(Exercise data Opens)

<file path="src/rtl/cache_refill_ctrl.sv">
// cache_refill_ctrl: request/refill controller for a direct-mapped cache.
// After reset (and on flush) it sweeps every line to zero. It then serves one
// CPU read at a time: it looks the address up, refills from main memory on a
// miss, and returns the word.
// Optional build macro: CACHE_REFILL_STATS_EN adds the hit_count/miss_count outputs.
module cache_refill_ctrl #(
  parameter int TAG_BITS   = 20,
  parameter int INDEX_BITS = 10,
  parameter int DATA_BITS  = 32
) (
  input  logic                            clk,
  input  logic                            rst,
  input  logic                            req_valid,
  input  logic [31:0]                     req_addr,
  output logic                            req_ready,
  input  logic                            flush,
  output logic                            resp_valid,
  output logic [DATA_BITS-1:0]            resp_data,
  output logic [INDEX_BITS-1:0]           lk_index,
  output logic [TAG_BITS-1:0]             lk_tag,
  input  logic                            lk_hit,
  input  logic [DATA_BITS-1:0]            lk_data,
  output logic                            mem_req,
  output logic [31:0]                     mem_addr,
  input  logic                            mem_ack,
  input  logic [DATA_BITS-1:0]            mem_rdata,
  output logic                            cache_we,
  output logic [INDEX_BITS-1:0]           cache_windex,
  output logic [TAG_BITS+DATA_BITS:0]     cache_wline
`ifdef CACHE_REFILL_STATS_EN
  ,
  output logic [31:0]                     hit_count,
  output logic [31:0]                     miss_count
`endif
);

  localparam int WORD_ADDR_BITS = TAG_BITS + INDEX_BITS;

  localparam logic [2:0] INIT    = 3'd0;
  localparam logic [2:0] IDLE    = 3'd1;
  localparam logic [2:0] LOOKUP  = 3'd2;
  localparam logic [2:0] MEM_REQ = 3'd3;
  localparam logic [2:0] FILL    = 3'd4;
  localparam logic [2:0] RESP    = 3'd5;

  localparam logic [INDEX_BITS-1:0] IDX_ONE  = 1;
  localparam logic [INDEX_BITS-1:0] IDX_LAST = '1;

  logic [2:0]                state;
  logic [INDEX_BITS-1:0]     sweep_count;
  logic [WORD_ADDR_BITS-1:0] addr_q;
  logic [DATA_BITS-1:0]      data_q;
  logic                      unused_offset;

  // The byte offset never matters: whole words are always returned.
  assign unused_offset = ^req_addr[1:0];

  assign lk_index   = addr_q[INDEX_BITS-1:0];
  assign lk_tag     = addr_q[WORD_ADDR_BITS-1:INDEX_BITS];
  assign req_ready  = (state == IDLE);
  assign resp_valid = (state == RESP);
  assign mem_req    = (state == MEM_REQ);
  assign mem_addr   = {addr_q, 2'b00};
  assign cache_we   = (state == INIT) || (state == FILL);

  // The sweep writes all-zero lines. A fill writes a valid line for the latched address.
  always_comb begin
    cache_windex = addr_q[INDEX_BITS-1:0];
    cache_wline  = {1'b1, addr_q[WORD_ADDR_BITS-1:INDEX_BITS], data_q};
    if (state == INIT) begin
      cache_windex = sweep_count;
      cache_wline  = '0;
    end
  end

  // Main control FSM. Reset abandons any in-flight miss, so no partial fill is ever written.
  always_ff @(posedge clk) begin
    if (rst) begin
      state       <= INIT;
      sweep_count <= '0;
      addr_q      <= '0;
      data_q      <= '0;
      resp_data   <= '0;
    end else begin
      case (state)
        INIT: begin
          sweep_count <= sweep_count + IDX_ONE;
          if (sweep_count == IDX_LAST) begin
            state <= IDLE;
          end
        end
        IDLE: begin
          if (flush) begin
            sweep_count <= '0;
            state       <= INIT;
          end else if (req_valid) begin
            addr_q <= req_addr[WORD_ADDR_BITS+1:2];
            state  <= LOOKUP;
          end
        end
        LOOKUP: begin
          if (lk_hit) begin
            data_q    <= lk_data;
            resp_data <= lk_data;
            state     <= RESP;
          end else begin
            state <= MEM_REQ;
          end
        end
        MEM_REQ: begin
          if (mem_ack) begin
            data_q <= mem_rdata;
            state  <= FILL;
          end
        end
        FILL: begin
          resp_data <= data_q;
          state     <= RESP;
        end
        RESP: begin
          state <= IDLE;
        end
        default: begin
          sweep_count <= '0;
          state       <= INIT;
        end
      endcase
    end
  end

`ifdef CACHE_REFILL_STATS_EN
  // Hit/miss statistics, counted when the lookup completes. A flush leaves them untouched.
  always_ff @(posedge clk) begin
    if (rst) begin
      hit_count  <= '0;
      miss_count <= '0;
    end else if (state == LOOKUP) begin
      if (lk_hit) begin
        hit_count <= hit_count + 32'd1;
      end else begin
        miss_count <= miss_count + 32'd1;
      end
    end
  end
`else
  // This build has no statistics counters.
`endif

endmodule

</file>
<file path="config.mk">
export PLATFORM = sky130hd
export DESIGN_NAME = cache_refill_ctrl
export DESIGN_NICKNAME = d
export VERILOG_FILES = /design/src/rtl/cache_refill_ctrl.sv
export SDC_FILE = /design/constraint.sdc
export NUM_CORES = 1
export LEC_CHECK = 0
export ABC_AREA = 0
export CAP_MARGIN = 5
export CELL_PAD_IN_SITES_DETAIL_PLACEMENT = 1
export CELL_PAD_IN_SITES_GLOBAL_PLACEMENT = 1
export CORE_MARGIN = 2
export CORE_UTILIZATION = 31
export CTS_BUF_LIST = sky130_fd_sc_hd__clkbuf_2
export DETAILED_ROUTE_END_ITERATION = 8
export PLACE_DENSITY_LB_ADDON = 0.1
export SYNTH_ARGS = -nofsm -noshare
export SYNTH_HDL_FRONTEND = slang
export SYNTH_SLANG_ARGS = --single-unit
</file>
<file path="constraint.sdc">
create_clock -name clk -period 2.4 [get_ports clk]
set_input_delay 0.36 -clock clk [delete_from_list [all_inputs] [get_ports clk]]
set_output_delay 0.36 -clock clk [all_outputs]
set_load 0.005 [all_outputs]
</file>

(Exercise data Closes)
(Exercise data Opens)

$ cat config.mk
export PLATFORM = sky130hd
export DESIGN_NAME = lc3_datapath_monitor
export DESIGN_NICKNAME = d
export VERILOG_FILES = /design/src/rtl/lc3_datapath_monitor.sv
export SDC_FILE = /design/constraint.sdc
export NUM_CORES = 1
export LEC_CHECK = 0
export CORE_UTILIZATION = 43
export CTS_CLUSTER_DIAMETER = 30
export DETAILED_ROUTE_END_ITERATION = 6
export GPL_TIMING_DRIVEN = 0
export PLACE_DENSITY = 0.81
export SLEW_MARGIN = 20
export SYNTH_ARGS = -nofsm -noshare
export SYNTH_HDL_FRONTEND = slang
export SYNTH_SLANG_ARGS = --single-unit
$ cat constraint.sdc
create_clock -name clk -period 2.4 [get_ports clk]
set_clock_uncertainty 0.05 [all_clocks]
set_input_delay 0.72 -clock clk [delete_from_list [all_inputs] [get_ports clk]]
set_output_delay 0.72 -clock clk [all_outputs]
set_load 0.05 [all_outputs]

(Exercise data Closes)

### [Task details]
When the line with "assign unused_offset = ^req_addr[1:0];" is reached in the data above, begin copying, and stop after the line with "(state == FILL);"; copy each line exactly, both ends included.

### [Reply to the task]
  assign unused_offset = ^req_addr[1:0];

  assign lk_index   = addr_q[INDEX_BITS-1:0];
  assign lk_tag     = addr_q[WORD_ADDR_BITS-1:INDEX_BITS];
  assign req_ready  = (state == IDLE);
  assign resp_valid = (state == RESP);
  assign mem_req    = (state == MEM_REQ);
  assign mem_addr   = {addr_q, 2'b00};
  assign cache_we   = (state == INIT) || (state == FILL);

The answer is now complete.